8月頃にRahul氏は、「もっと下品な話ができる部屋が欲しい」という友人たちと共に、Clubhouse内に「18禁のクラブ」を作りました。Clubhouse内では特定の興味を持つユーザーが集まって「クラブ」を作り、クラブ内で開催されているイベントやショーに参加することが可能です。当時はClubhouse内に汚い話ができる18禁の部屋はほとんどなかったそうで、Rahul氏らのクラブで開かれた部屋には、時に1000人以上ものユーザーが集まることもあったとのこと。「私たちは午後2時から午前3時、4時まで1日中話すことができました」とRahul氏は述べています。

当初18禁のクラブで作られる部屋は必ずしも下品な話題ばかりではなく、多くの医学部生がセックスやオナニーなど、性教育に関する質問を受け付けるような部屋もありました。ところが、18禁のクラブが人気を博するにつれて、多くの苦情を集めるようになったとのこと。Rahul氏は「私たちが何か悪いことをしたのかどうかはわかりません。コミュニティガイドラインは、このような部屋を作成するなとは言っていません。私たちは誰にも話を強制しません……それは全て合意です」と述べています。Rahul氏はすでにクラブを抜けたそうですが、記事作成時点では4万人以上のユーザーが今もクラブに参加しているそうです。


実際にMoneycontrolの記者がClubhouseの18禁クラブに潜入したところ、一部のクラブではヌード写真を交換する部屋やプライベートのセックスビデオチャットに誘導する部屋、「ライブの音声ポルノ」を提供する部屋などが作られていたとのこと。ある部屋では、「ヌード写真が欲しければクラブに参加して、電話番号を送信してください」とリスナーに呼びかけ、カウントダウンが終わるまでに実行した男性をスピーカーにして、実際にヌード写真が共有されたことを証言させるといったやり方が行われていたそうです。

また、若者がWhatsAppの番号を交換するための「Cash or Exchange(現金か交換)」という部屋も開かれています。この部屋ではホストが1人の男性または女性をスピーカーにして、部屋の中にいる「WhatsAppの番号を交換したい相手」を指名させ、その相手もスピーカーにして話し合いをさせます。2人が話し合った結果、お互いに合意すればWhatsAppの番号を「交換」し、合意に至らなければ会話のお礼として「現金」を指名した相手に渡すという仕組みです。
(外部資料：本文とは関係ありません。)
**src/rtl/lcd_hd44780_responder_pkg.sv**
```systemverilog
// Shared definitions for the HD44780 panel-side responder: DDRAM map, opcode classes
// and small address/shift helpers.
package lcd_hd44780_responder_pkg;

   localparam logic [6:0] LINE1_BASE = 7'h00;
   localparam logic [6:0] LINE1_LAST = 7'h27;
   localparam logic [6:0] LINE2_BASE = 7'h40;
   localparam logic [6:0] LINE2_LAST = 7'h67;
   localparam int         LINE_LEN   = 40;
   localparam int         DDRAM_SIZE = 80;
   localparam logic [7:0] BLANK      = 8'h20;

   typedef enum logic [3:0] {
      INS_NOP,
      INS_CLEAR,
      INS_HOME,
      INS_ENTRY,
      INS_DISPLAY,
      INS_SHIFT,
      INS_FUNC,
      INS_CGRAM,
      INS_DDRAM
   } instr_e;

   // The instruction class is selected by the highest set bit of the opcode byte.
   function automatic instr_e decode_instr(input logic [7:0] d);
      if (d[7])      return INS_DDRAM;
      else if (d[6]) return INS_CGRAM;
      else if (d[5]) return INS_FUNC;
      else if (d[4]) return INS_SHIFT;
      else if (d[3]) return INS_DISPLAY;
      else if (d[2]) return INS_ENTRY;
      else if (d[1]) return INS_HOME;
      else if (d[0]) return INS_CLEAR;
      else           return INS_NOP;
   endfunction

   function automatic logic addr_legal(input logic [6:0] a);
      return (a <= LINE1_LAST) || ((a >= LINE2_BASE) && (a <= LINE2_LAST));
   endfunction

   // Line 2 is packed directly after line 1 in the 80-byte array.
   function automatic logic [6:0] ddram_idx(input logic [6:0] a);
      if (a <= LINE1_LAST)
         return a;
      else if ((a >= LINE2_BASE) && (a <= LINE2_LAST))
         return a - LINE2_BASE + 7'(LINE_LEN);
      else
         return 7'd0;
   endfunction

   function automatic logic [5:0] shift_step(input logic [5:0] s, input logic dir);
      if (dir)
         return (s == 6'(LINE_LEN - 1)) ? 6'd0 : s + 6'd1;
      else
         return (s == 6'd0) ? 6'(LINE_LEN - 1) : s - 6'd1;
   endfunction

endpackage

```
**src/rtl/lcd_hd44780_responder_ac_step.sv**
```systemverilog
// Address-counter step with 2-line DDRAM wrap: 0x27<->0x40 and 0x67<->0x00.
module lcd_hd44780_responder_ac_step
   import lcd_hd44780_responder_pkg::*;
(
   input  logic [6:0] ac,
   input  logic       dir,
   output logic [6:0] ac_next
);

   always_comb begin
      ac_next = ac;
      if (dir) begin
         if (ac == LINE1_LAST)      ac_next = LINE2_BASE;
         else if (ac == LINE2_LAST) ac_next = LINE1_BASE;
         else                       ac_next = ac + 7'd1;
      end else begin
         if (ac == LINE1_BASE)      ac_next = LINE2_LAST;
         else if (ac == LINE2_BASE) ac_next = LINE1_LAST;
         else                       ac_next = ac - 7'd1;
      end
   end

endmodule

```
**src/rtl/lcd_hd44780_responder.sv**
```systemverilog
// Panel end of the HD44780 8-bit bus: decodes transfers on the falling edge of E,
// holds DDRAM/AC/display flags, models busy time and answers status/data reads.
module lcd_hd44780_responder
   import lcd_hd44780_responder_pkg::*;
#(
   parameter int EXEC_CYCLES  = 4,
   parameter int CLEAR_CYCLES = 153
) (
   input  logic       clk,
   input  logic       reset,
   input  logic       lcd_e,
   input  logic       lcd_rs,
   input  logic       lcd_rw,
   input  logic [7:0] lcd_data_in,
   output logic [7:0] lcd_data_out,
   output logic       lcd_data_oe,
   input  logic [6:0] dbg_addr,
   output logic [7:0] dbg_data,
   output logic       disp_on,
   output logic       cursor_on,
   output logic       blink_on,
   output logic       busy,
   output logic       proto_err
);

   localparam int CNT_W = $clog2(CLEAR_CYCLES + 1);

   logic             e_q, rs_q, rw_q;
   logic [7:0]       d_q;
   logic [6:0]       ac;
   logic             id, s;
   logic [5:0]       shift;
   logic             cgram_mode;
   logic [CNT_W-1:0] busy_cnt;
   logic [7:0]       ddram [DDRAM_SIZE];

   logic             commit, wr_ok, step_dir;
   logic [6:0]       ac_next;
   instr_e           kind;

   assign commit = e_q & ~lcd_e;
   assign busy   = (busy_cnt != '0);
   assign wr_ok  = commit & ~rw_q & ~busy;
   assign kind   = decode_instr(d_q);

   // Cursor-shift instructions step by R/L; everything else follows the entry-mode I/D bit.
   assign step_dir = (!rs_q && kind == INS_SHIFT) ? d_q[2] : id;

   lcd_hd44780_responder_ac_step u_ac_step (
      .ac      (ac),
      .dir     (step_dir),
      .ac_next (ac_next)
   );

   always_ff @(posedge clk) begin
      d_q <= lcd_data_in;
      if (!reset) begin
         e_q        <= 1'b0;
         rs_q       <= 1'b0;
         rw_q       <= 1'b0;
         ac         <= LINE1_BASE;
         id         <= 1'b1;
         s          <= 1'b0;
         shift      <= 6'd0;
         disp_on    <= 1'b0;
         cursor_on  <= 1'b0;
         blink_on   <= 1'b0;
         cgram_mode <= 1'b0;
         busy_cnt   <= '0;
         proto_err  <= 1'b0;
         for (int i = 0; i < DDRAM_SIZE; i++) ddram[i] <= BLANK;
      end else begin
         e_q  <= lcd_e;
         rs_q <= lcd_rs;
         rw_q <= lcd_rw;

         if (busy) busy_cnt <= busy_cnt - CNT_W'(1);

         // A rejected write leaves the running busy countdown untouched.
         if (commit && !rw_q && busy) proto_err <= 1'b1;

         if (wr_ok) begin
            if (!rs_q && (kind == INS_CLEAR || kind == INS_HOME))
               busy_cnt <= CNT_W'(CLEAR_CYCLES);
            else
               busy_cnt <= CNT_W'(EXEC_CYCLES);

            if (rs_q) begin
               if (!cgram_mode) begin
                  ddram[ddram_idx(ac)] <= d_q;
                  ac                   <= ac_next;
                  if (s) shift <= shift_step(shift, id);
               end
            end else begin
               case (kind)
                  INS_CLEAR: begin
                     for (int i = 0; i < DDRAM_SIZE; i++) ddram[i] <= BLANK;
                     ac    <= LINE1_BASE;
                     id    <= 1'b1;
                     shift <= 6'd0;
                  end
                  INS_HOME: begin
                     ac    <= LINE1_BASE;
                     shift <= 6'd0;
                  end
                  INS_ENTRY: begin
                     id <= d_q[1];
                     s  <= d_q[0];
                  end
                  INS_DISPLAY: begin
                     disp_on   <= d_q[2];
                     cursor_on <= d_q[1];
                     blink_on  <= d_q[0];
                  end
                  INS_SHIFT: begin
                     if (d_q[3]) shift <= shift_step(shift, d_q[2]);
                     else        ac    <= ac_next;
                  end
                  INS_CGRAM: cgram_mode <= 1'b1;
                  INS_DDRAM: begin
                     cgram_mode <= 1'b0;
                     if (addr_legal(d_q[6:0])) ac        <= d_q[6:0];
                     else                      proto_err <= 1'b1;
                  end
                  default: ;
               endcase
            end
         end

         if (commit && rw_q && rs_q) ac <= ac_next;
      end
   end

   assign lcd_data_oe = rw_q & e_q;

   always_comb begin
      lcd_data_out = 8'h00;
      if (e_q && rw_q)
         lcd_data_out = rs_q ? ddram[ddram_idx(ac)] : {busy, ac};
   end

   assign dbg_data = addr_legal(dbg_addr) ? ddram[ddram_idx(dbg_addr)] : 8'h00;

endmodule

```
Cash or Exchangeに参加しているKarthigaという19歳の女子学生は、「私たちは性的なものを望んでいません。これはただ、楽しんで人に会うためのものです」と述べています。しかし、時には思い通りに番号を交換できなかった男性が女性に暴言を吐いたり、嫌がらせをしたりするケースもあるとのこと。「ええ、何人かの男性が私を侮辱するために下品な言葉を使った時、私はハラスメントに直面しました。しかし、これまでのところ、より深刻な問題にエスカレートしていません」とKarthiga氏は述べていますが、中には苦情を申し立てなければならないほどの嫌がらせを受ける女性もいるとKarthiga氏は認めました。

Clubhouseでは基本的に本名での登録が義務づけられているため、嫌がらせがClubhouse上にとどまらず、別のSNSに波及することもあります。ある性的少数者の男性はLGBTQ+に関する部屋に参加して意見を述べたところ、複数のSNSで嫌がらせを受けるようになったとのこと。また、Clubhouseでの議論に参加したある大学生は、大学のウェブサイトを経由して個人情報やWhatsAppの番号を入手されてしまい、嫌がらせのメッセージを受け取ったそうです。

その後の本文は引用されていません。